The 2022 FIFA World Cup qualification CONCACAF–OFC play-off was a single-leg match between the fourth-placed team of the CONCACAF qualification third round, Costa Rica, and the winners from the OFC qualification, New Zealand. Before their identity was known, the winners of the play-off had already been allocated to Group E at the World Cup.

The match was played on 14 June 2022 at the Ahmad bin Ali Stadium in Al Rayyan, Qatar. Costa Rica won the match 1–0 to qualify for the 2022 FIFA World Cup.

==Background==
The draw for the inter-confederation play-offs fixtures was held on 26 November 2021.

The teams had met once, a friendly won 4–0 by Costa Rica at the Estadio Ricardo Saprissa Aymá in San José on 24 March 2007. Current Costa Rican captain Bryan Ruiz, then 21 years old, scored a goal and gave an assist in that match. He is also the only player from that match to remain active with his national team. Current New Zealand coach Danny Hay also played in that match.

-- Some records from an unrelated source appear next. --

--- src/rtl/aes_inv_key_sched_if.sv ---
// Stream and S-box port bundle for the reverse AES-128 key schedule.
// slave: the key-schedule block; master: the consumer/controller side.
interface aes_inv_key_sched_if;
    logic         start_in;
    logic [127:0] key_last_in;
    logic         rk_ready_in;
    logic         rk_valid_out;
    logic [127:0] rk_out;
    logic [3:0]   rk_round_out;
    logic         busy_out;
    logic         done_out;
    logic [31:0]  sbox_word_out;
    logic [31:0]  sbox_word_in;

    modport slave (
        input  start_in, key_last_in, rk_ready_in, sbox_word_in,
        output rk_valid_out, rk_out, rk_round_out, busy_out, done_out, sbox_word_out
    );

    modport master (
        output start_in, key_last_in, rk_ready_in, sbox_word_in,
        input  rk_valid_out, rk_out, rk_round_out, busy_out, done_out, sbox_word_out
    );
endinterface

--- src/rtl/aes_inv_key_sched.sv ---
// Reverse AES-128 key schedule: starting from the round-NR key, emits
// round keys NR..0 one per handshake, deriving each previous key with the
// inverse recurrence. SubWord is served by an external combinational S-box bank.
module aes_inv_key_sched #(
    parameter int unsigned NR = 10
) (
    input  logic                 clk,
    input  logic                 rst_n,
    aes_inv_key_sched_if.slave   bus
);

    typedef enum logic [1:0] {
        IDLE = 2'd0,
        EMIT = 2'd1,
        FIN  = 2'd2
    } state_t;

    state_t       state_q, state_d;
    logic [127:0] key_q, key_d;
    logic [3:0]   round_q, round_d;

    logic [31:0]  w0, w1, w2, w3;
    logic [31:0]  p0, p1, p2, p3;
    logic [7:0]   rcon;

    // Previous-key recurrence; the S-box request depends only on key_q,
    // so there is no combinational path from sbox_word_in back to the request.
    always_comb begin
        w0 = key_q[127:96];
        w1 = key_q[95:64];
        w2 = key_q[63:32];
        w3 = key_q[31:0];
        p3 = w3 ^ w2;
        p2 = w2 ^ w1;
        p1 = w1 ^ w0;
        unique case (round_q)
            4'd1:    rcon = 8'h01;
            4'd2:    rcon = 8'h02;
            4'd3:    rcon = 8'h04;
            4'd4:    rcon = 8'h08;
            4'd5:    rcon = 8'h10;
            4'd6:    rcon = 8'h20;
            4'd7:    rcon = 8'h40;
            4'd8:    rcon = 8'h80;
            4'd9:    rcon = 8'h1b;
            4'd10:   rcon = 8'h36;
            default: rcon = 8'h00;
        endcase
        p0 = w0 ^ bus.sbox_word_in ^ {rcon, 24'h0};
    end

    assign bus.sbox_word_out = {p3[23:0], p3[31:24]};
    assign bus.rk_valid_out  = (state_q == EMIT);
    assign bus.rk_out        = key_q;
    assign bus.rk_round_out  = round_q;
    assign bus.busy_out      = (state_q == EMIT);
    assign bus.done_out      = (state_q == FIN);

    // Next-state, key and round update.
    always_comb begin
        state_d = state_q;
        key_d   = key_q;
        round_d = round_q;
        unique case (state_q)
            IDLE: begin
                if (bus.start_in) begin
                    key_d   = bus.key_last_in;
                    round_d = 4'(NR);
                    state_d = EMIT;
                end
            end
            EMIT: begin
                if (bus.rk_ready_in) begin
                    if (round_q != 4'd0) begin
                        key_d   = {p0, p1, p2, p3};
                        round_d = round_q - 4'd1;
                    end else begin
                        state_d = FIN;
                    end
                end
            end
            FIN:     state_d = IDLE;
            default: state_d = IDLE;
        endcase
    end

    // State, key and round registers with asynchronous clear.
    always_ff @(posedge clk or negedge rst_n) begin
        if (!rst_n) begin
            state_q <= IDLE;
            key_q   <= '0;
            round_q <= '0;
        end else begin
            state_q <= state_d;
            key_q   <= key_d;
            round_q <= round_d;
        end
    end

endmodule

--- src/flat_wrapper.sv ---
// flat-port wrapper written by rule: the top's interface ports become plain ports
module aes_inv_key_sched_flat 
#(
    parameter int unsigned NR = 10
)
  (clk, rst_n, bus_start_in, bus_key_last_in, bus_rk_ready_in, bus_sbox_word_in, bus_rk_valid_out, bus_rk_out, bus_rk_round_out, bus_busy_out, bus_done_out, bus_sbox_word_out);
  aes_inv_key_sched_if bus_i ();
  input  logic clk;
  input  logic rst_n;
  input wire logic [$bits(bus_i.start_in)-1:0] bus_start_in;
  input wire logic [$bits(bus_i.key_last_in)-1:0] bus_key_last_in;
  input wire logic [$bits(bus_i.rk_ready_in)-1:0] bus_rk_ready_in;
  input wire logic [$bits(bus_i.sbox_word_in)-1:0] bus_sbox_word_in;
  output wire logic [$bits(bus_i.rk_valid_out)-1:0] bus_rk_valid_out;
  output wire logic [$bits(bus_i.rk_out)-1:0] bus_rk_out;
  output wire logic [$bits(bus_i.rk_round_out)-1:0] bus_rk_round_out;
  output wire logic [$bits(bus_i.busy_out)-1:0] bus_busy_out;
  output wire logic [$bits(bus_i.done_out)-1:0] bus_done_out;
  output wire logic [$bits(bus_i.sbox_word_out)-1:0] bus_sbox_word_out;
  assign bus_i.start_in = bus_start_in;
  assign bus_i.key_last_in = bus_key_last_in;
  assign bus_i.rk_ready_in = bus_rk_ready_in;
  assign bus_i.sbox_word_in = bus_sbox_word_in;
  assign bus_rk_valid_out = bus_i.rk_valid_out;
  assign bus_rk_out = bus_i.rk_out;
  assign bus_rk_round_out = bus_i.rk_round_out;
  assign bus_busy_out = bus_i.busy_out;
  assign bus_done_out = bus_i.done_out;
  assign bus_sbox_word_out = bus_i.sbox_word_out;
  aes_inv_key_sched #(.NR(NR)) u_core (.clk(clk), .rst_n(rst_n), .bus(bus_i));
endmodule
--- config.mk ---
export PLATFORM = sky130hd
export DESIGN_NAME = aes_inv_key_sched_flat
export DESIGN_NICKNAME = d
export VERILOG_FILES = /design/src/rtl/aes_inv_key_sched_if.sv /design/src/rtl/aes_inv_key_sched.sv /design/src/flat_wrapper.sv
export SDC_FILE = /design/constraint.sdc
export NUM_CORES = 1
export LEC_CHECK = 0
export ABC_AREA = 1
export CORE_MARGIN = 2
export CORE_UTILIZATION = 30
export CTS_BUF_LIST = sky130_fd_sc_hd__clkbuf_16
export DETAILED_ROUTE_END_ITERATION = 6
export HOLD_SLACK_MARGIN = 0.1
export SKIP_LAST_GASP = 1
export SLEW_MARGIN = 20
export SYNTH_ARGS = -nofsm -noshare
export SYNTH_HDL_FRONTEND = slang
export SYNTH_SLANG_ARGS = --single-unit
export TNS_END_PERCENT = 20
--- constraint.sdc ---
create_clock -name clk -period 1.5 [get_ports clk]
set_clock_uncertainty 0.05 [all_clocks]
set_input_delay 0.3 -clock clk [delete_from_list [all_inputs] [get_ports clk]]
set_output_delay 0.3 -clock clk [all_outputs]
set_load 0.05 [all_outputs]
==> impl_metrics.toml <==
[critical_path]
cp_num_buf_inv = 2
start_kind = "flop"
r2r-start = "u_core.state_q[1]$_DFFE_PN0P_"
cp-endpoint = "bus_rk_valid_out"
critPathMostFrequentCell = "buf_12"
cp.required_ps = 1150
rrSetupSlack_ps = -190
crit_family = "flip-flops"
cp_slowest_stage_delay_ps = 440
r2r_end = "u_core.bus.rk_out[72]$_DFFE_PN0P_"
path_cells = "nor2_4 -> buf_12 -> buf_12"
cp_max_fo = 4
crit_start = "u_core.state_q[1]$_DFFE_PN0P_"
critical_path.endpoint_type = "primary output"
crit_type = "flop to primary output"
worst_path_max_delay_cell = "dfrtp_2"
cp.depth = 3
worstRegToRegCells = 7
arrival_ps = 1360

[route]
route.detailed.drc = 0
drtPass1Iterations = 5
wl_per_cell_um = 14.8
vias_per_cell = 4.47
drt_wl_total_um = 31500
vias = 9502
ant_nets = 0
first_iter_violations = 536

[logic_synthesis]
yosysSeqAreaShare = 0.398
synthesis.area_um2 = 8440
synth.avg_cell_area_um2 = 6.49
yosys.cell_types.count = 24
ys_ff_latch = 134
syn-num-nets = 1468
synth_warnings = 0
syn_inst = 1299

[floorplan]
core_area_um2 = 27700
floorplan.initialDensity = 0.304
die_w_um = 172
rows = 61
dieArea_um2 = 29500
ios = 331
die_y_um = 172

[clock_network]
cts.sinks = 134
clockBufferDepth = 2
cts.clk_slew.worst_paths_ps = 60
cts_inserted_buffers = 17
cts_tree = "yes"
insertion_delay_ps = 420
clockRootBuffer = "clkbuf_16"
h-tree-depth = 4

[layout]
drive_above_1_share = 0.273
antennaDiodeCount = 0
area_growth_pct = 88.6
seq_area_um2 = 3410
finalNetCount = 1902
multi_input_area_um2 = 4430
num-fill-cells = 2507

[placement]
place_ws_ps = -371
hpwl_um = 22500
portBuffers = 330
place_congestion = 0.812

[run_status]
status = "finished, violations left"
violations = "negative setup slack"

[flow_run]
cap_violations = 0

[global_routing]
grt_antenna_before_repair = 1
grt_use_total = 0.210
grt_overflow = 0
grt_pass1_wl_um = 48400
grt_max_degree = 46
grt_pass1_vias = 9163

[sta]
final_hold_viol_count = 0
rsz0062_at_grt = "yes"
maxSlewHeadroom = 0.786
min_period_ps = 1710
drv_slew = 0
max_freq_mhz = 583
timing.final.crit_share = 1.14
tightest_slew_ps = 321
worst_slack_ps = -214
setup_viol = 177

[hold_path]
hold_path_class = "input port to async pin"
-- routing by layer --
metal	track usage	vias up	wire, um
li1	-	4845	-
met1	0.250	4362	13100
met2	0.363	267	15500
met3	0.0727	28	2480
met4	0.0505	0	514
met5	0	-	0
-- worst min path at each step --
stage | startpoint | endpoint
after global routing | rst_n | u_core.bus.rk_out[118]$_DFFE_PN0P_
after floorplan | rst_n | u_core.bus.rk_out[0]$_DFFE_PN0P_
final | rst_n | u_core.bus.rk_out[118]$_DFFE_PN0P_
after detailed placement | rst_n | u_core.bus.rk_out[88]$_DFFE_PN0P_
after global placement | rst_n | u_core.bus.rk_out[118]$_DFFE_PN0P_
after CTS | rst_n | u_core.bus.rk_out[118]$_DFFE_PN0P_
-- sequential cells by signal, indices dropped and copies added, names as in the netlist --
| signal | cells |
|---|---|
| u_core.bus.rk_out | 128 |
| u_core.bus.rk_round_out | 4 |
| u_core.state_q | 2 |
-- layout by cell type (no fill, tap or decap), types with 2 or more instances in the layout --
cell / n
inv_1: 131
clkinv_1: 3
clkinvlp_4: 5
or2_2: 26
nor2_4: 4
dfrtp_1: 89
inv_6: 6
nand2_1: 619
nand2_2: 3
ha_1: 4
xnor2_2: 28
xnor2_1: 5
buf_6: 4
inv_4: 2
buf_16: 3
a21oi_1: 2
clkbuf_16: 19
o21ai_1: 92
nand3_2: 2
buf_4: 110
clkinv_4: 2
clkdlybuf4s50_1: 162
nand3_1: 109
buf_8: 6
nor2_1: 18
buf_12: 184
inv_2: 22
dfrtp_2: 45
o21ai_0: 32
-- kinds of logic after synthesis --
kind of cell | Yosys count | synth area share
AOI/OAI and AO/OA | 127 | 0.0753
xor gates and xnor gates | 33 | 0.0343
adders and majority gates | 5 | 0.00742
buffers and inverters | 216 | 0.110
DFF | 134 | 0.398
and+or+nand+nor | 784 | 0.376
-- cell usage after synthesis --
cell type	count	share of area
o21ai_0	38	0.023
buf_2	26	0.015
ha_1	5	0.0074
nor2_1	20	0.0089
or2_2	26	0.019
inv_1	151	0.067
o21ai_1	87	0.052
nor2_2	1	0.00074
nand3_1	111	0.066
buf_4	9	0.0080
buf_1	1	0.00044
nand2_4	1	0.0013
clkinv_1	1	0.00044
buf_6	6	0.0080
nand3b_1	1	0.00089
nand2_1	622	0.28
inv_4	1	0.00074
dfrtp_1	134	0.40
nand4_1	1	0.00074
xnor2_1	33	0.034
clkbuf_1	17	0.0076
a21oi_1	2	0.0012
inv_2	4	0.0018
nor2_4	1	0.0013
-- what timing repair did --
| item | in CTS | in global routing |
|---|---|---|
| setup buffers | 59 | 6 |
| cloned | 3 | 3 |
| setup endpoints to repair | 173 | 231 |
| endpoints found under the hold margin | 134 | 0 |
| pin swaps | 27 | 8 |
| hold buffers | 1 | 0 |
| resized for setup | 102 | 32 |
-- area by class of cell --
class / instances / share of cell area
clock inverter: 15 / 0.00668
timing repair buffer: 473 / 0.405
multi-input combinational: 949 / 0.278
tap: 378 / 0.0297
clock buffer: 17 / 0.0267
inverter: 157 / 0.0387
timing repair inverter: 1 / 0.000550
sequential: 134 / 0.214
-- through the flow --
| step | area [um2] | hold slack [ps] | TNS (ps) | utilization | instances |
|---|---|---|---|---|---|
| global placement | 14300 | 157 | -39830 | 0.516 | 2022 |
| global route | 15900 | 310 | -29720 | 0.574 | 2124 |
| finish | 15900 | 291 | -16630 | 0.574 | 2124 |
| detailed placement | 14300 | 161 | -40090 | 0.516 | 2022 |
| CTS | 15700 | 276 | -21340 | 0.567 | 2116 |
| floorplan | 8560 | -45.6 | -15510 | - | 1299 |
-- worst register-to-register path, cell delays in order, from the launching register on --
cell and delay (ps):
dfrtp_2 440, nor2_4 230, nand2_1 120, nand2_2 130, nand2_8 110, inv_16 130, bufbuf_16 310, o21ai_1 60
Power is not shown: default switching activity piles up to over one toggle a cycle in this logic, so the estimate is an artifact.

The match was the second inter-confederation play-off for Costa Rica, having previously lost 1–2 on aggregate to Uruguay in 2009. Since the OFC had no direct qualification spots, New Zealand reached the intercontinental play-offs for the fourth consecutive time, winning the first (against Bahrain in 2009) and losing the remaining two (against Mexico in 2013 and against Peru in 2017).

Costa Rica had a complicated start of the qualifying process. During the first half of the CONCACAF qualification third round, Costa Rica stood fifth at only six points out of twenty-one, five points behind Panama, then the fourth-placed team. The second half of the round began on 16 November 2021; that night, as Costa Rica was drawing a home match against Honduras, their gap against the Panamanians almost increased to seven points; however, a late goal by Gerson Torres gave a crucial victory for the Ticos, who from then onwards enrolled in an unprecedented comeback, with six victories and one draw that saw them overtaking Panama, ending Canada's undefeated streak, and finishing fourth of the table, with only the goal difference preventing them to overtake the United States for the third place.

Marked by several delays due to effects of the COVID-19 pandemic such as travel restrictions that national teams couldn't be able to travel in those countries, the OFC qualification round announced the tournament scheduled to be held in Qatar (host country of the World Cup) in March 2022. New Zealand won the tournament and qualified to the play-off match against the fourth-placed team of the CONCACAF qualification third round, who was unknown at the time.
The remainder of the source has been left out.